The aftermath of one of our messy painting nights

What did I learn?

The most important things I learned were about my mindset and approach to the world.

I discovered that I am friendlier in a small town. In SF, we see mostly strangers every day, so we don’t bother to wave or say hi to them. But in a small town, almost nobody is a stranger — so it’s actually weird if you don’t wave. With friendliness being the social norm it was easier for me to adopt that as my own norm. I approached strangers on the beach, had long conversations with strangers on the street, I even got to know the groceries cashier. I wish that I could bring that self back to SF, but its hard not to revert to the urban mode of interaction. I liked discovering that it was in me somewhere, though.

I also observed, sadly, that I can be anxious about anything. I knew I could be anxious about work, relationship issues, and family matters. But getting anxious during a beach foraging walk? Yep, I can do that. I ended one walk with a headache so pounding that it felt like my head would explode. It sucks that my anxiety can pop up anywhere, but It’s helpful for me to recognize that it can revolve around anything, because it becomes more clear that there’s a world in which that anxiety doesn’t have to exist or exist so strongly. I’m now more motivated to continue working through anxiety, because I know that just getting away from things doesn’t get me away from all anxious feelings.

Want to get away from SF?

If you’re thinking about going “Waldening” (as my partner calls it), here are my suggestions:

  • Find a place that’s far enough away.
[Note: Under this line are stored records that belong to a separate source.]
Context: an optimization exercise on an open-source flow, tuned for small area, a short achievable clock period and few clock cycles. The choices shown serve that exercise and are no tape-out recipe.
Where RTL was checked, it was by simulation tests only, not by an equivalence proof against the original.
No driver is modelled on the clock port, so clocking that relies on it looks cheaper here than on a real chip.
No activity file was given, so power comes from the tool's default toggle rates.

Design mul_accel_top, start of the top module:
module mul_accel_top #(
  parameter int unsigned StreamerCsrNum = 6
) (
  input  logic  clk_i,
  input  logic  rst_n_i,
  input  mul_accel_pkg::addr_t csr_req_addr_i,
  input  mul_accel_pkg::word_t csr_req_data_i,
  input  logic  csr_req_write_i,
  input  logic  csr_req_valid_i,
  output logic  csr_req_ready_o,
  output mul_accel_pkg::word_t csr_rsp_data_o,
  output logic  csr_rsp_valid_o,
  input  logic  csr_rsp_ready_i,
  output mul_accel_pkg::addr_t tcdm_addr_o,
  output mul_accel_pkg::word_t tcdm_wdata_o,
  output logic  tcdm_write_o,
  output logic  tcdm_req_o,
  input  logic  tcdm_gnt_i,
  input  mul_accel_pkg::word_t tcdm_rdata_i,
  input  logic  tcdm_rvalid_i
);
Size in the first run: ~2,300 cells after synthesis, roughly 0.023 sq mm of cells after synthesis.
clock: 8.0 ns
lec_check: 0
cap_margin: 20
core_margin: 8
core_utilization: 40
place_density: 0.6
slew_margin: 20
run.sh (not shown) runs the stock make flow with config.mk's settings and CLKGATE_MAP_FILE= SYNTH_SCRIPT=/design/flow/synth_recipe.tcl, a recipe that flattens the netlist after the stock synthesis.
Testbench counts at the start, summed over its fixed seeds: cycles 11,462.
Change:
--- a/flow/config.mk
+++ b/flow/config.mk
@@ -11,2 +11,3 @@
 export PLACE_DENSITY = 0.6
+export SETUP_SLACK_MARGIN = 3.5
 export SLEW_MARGIN = 20
=>
- The changed run finished clean
- setup slack improved by 670 ps
- design area went up by a few percent
- first-iteration DRC count went up by about a fifth
- hold slack improved by 7.3 ps
- total power is about the same
Change:
--- a/flow/config.mk
+++ b/flow/config.mk
@@ -7,2 +7,3 @@
 export LEC_CHECK = 0
+export ABC_AREA = 1
 export CAP_MARGIN = 20
@@ -11,3 +12,2 @@
 export PLACE_DENSITY = 0.6
-export SETUP_SLACK_MARGIN = 3.5
 export SLEW_MARGIN = 20
Result: Cell area increases by 0.87%. Power increases by 4.1%. Area after synthesis goes up by 7.6%.


mul_accel_top, a different RTL version from the one above (not shown whole).
Size: about 320 flip-flops, roughly 200 I/O pins.
make LEC_CHECK=0 CAP_MARGIN=20 CORE_MARGIN=8 CORE_UTILIZATION=40 PLACE_DENSITY=0.6 SETUP_SLACK_MARGIN=5 SLEW_MARGIN=20 finish   # period 8.0 ns
Testbench counts at the start, summed over its fixed seeds: cycles 11,462.
Edit:
Settings changed: CTS_BUF_LIST from default to sky130_fd_sc_hd__clkbuf_4, SETUP_SLACK_MARGIN 5 to 4.
Power came out lower by about 8%.
Synthesized cell count is unchanged.
Routed wire length goes down by 6.6%.
Utilization shrinks by 4.7 points.
Final cell count decreases by about 1.5%.
Via count goes down by 2.0%.
Edit:
==> flow/flow/run.sh (new file) <==
#!/bin/bash
set -euo pipefail
bash standard.sh "BUFFER_PORTS_ARGS=-buffer_cell sky130_fd_sc_hd__buf_1" finish > flow_make.log 2>&1
==> flow/standard.sh (new file) <==
#!/bin/bash
# synth_recipe.tcl (not shown) runs the flow's synth.tcl, then flattens the netlist and writes it again
# the make line also repeats each setting of config.mk as NAME=value (left out here)
make -C /OpenROAD-flow-scripts/flow DESIGN_CONFIG=/design/flow/config.mk WORK_HOME=/design/flow/orfs CLKGATE_MAP_FILE= SYNTH_SCRIPT=/design/flow/synth_recipe.tcl "${@:-finish}"
Settings changed: CTS_BUF_LIST sky130_fd_sc_hd__clkbuf_4 to default.
removed: flow/run.sh
Result:
- The changed run produced a clean layout
- register-to-register slack gains 70 ps
- cell count came out lower by about 3.8%
- worst setup slack gains 71 ps
- flip-flop and latch count does not change
- routed wire length came out lower by 5.2%
- total power came out higher by 9.2%
- design area came out lower by 5.1%
Edit:
Settings changed: CTS_BUF_LIST from default to sky130_fd_sc_hd__clkbuf_8, CTS_CLUSTER_DIAMETER from default to 80, CTS_CLUSTER_SIZE from default to 14.
After rerunning: The changed run ran to the end with no violations. Global-route usage barely changes. Final area falls by about 1.1%. Count of clock-buffer cells in the layout came out lower by 26. Non-clock buffer count climbs by 14. Register-to-register slack barely changes.
Edit:
==> flow/run.sh (new file) <==
#!/bin/bash
# synth_recipe.tcl (not shown) runs the flow's synth.tcl, then flattens the netlist and writes it again
# the make line also repeats each setting of config.mk as NAME=value (left out here)
make -C /OpenROAD-flow-scripts/flow DESIGN_CONFIG=/design/flow/config.mk WORK_HOME=/design/flow/orfs CLKGATE_MAP_FILE= SYNTH_SCRIPT=/design/flow/synth_recipe.tcl finish
Settings changed: CTS_CLUSTER_DIAMETER 80 to default, CTS_CLUSTER_SIZE 14 to default.
removed: flow/flow/run.sh
removed: flow/standard.sh
- die area does not change
- power grows by about 20%
- utilization grows by 3.4 points
- worst hold slack barely changes
- non-clock buffer count grows by 22
- wire length grows by about 3%
- cell count grows by 2.3%
- sequential power barely changes
- design area grows by about 7%
- global-route usage grows by 0.67 points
If we were only 3 hours away, I think it would have been harder to resist going into the city for events. Its valuable to get rid of that paradox of choice, to not feel like you have the option.
  • Don’t pre-plan. In this case, making TODOs is a recipe for feeling bad about not doing them or forcing yourself to do things you didn’t need to do. Wait until you get there and see what makes sense in that time and space. Live the ‘improv life’.
  • Plan to not work. I worked 1/4 time during those 2 months. It took away from my ability to fully immerse myself in the experience since I had to constantly switch back into work mode and experience the “attention residue” from my work worries.
  • Give yourself a cool-down period. I went directly from the woods to a work conference. It’s jarring to be back in the world in such a full-on way, and too tempting to revert to my usual ways of being. I think a week in SF with no planned activities would be a better adjustment.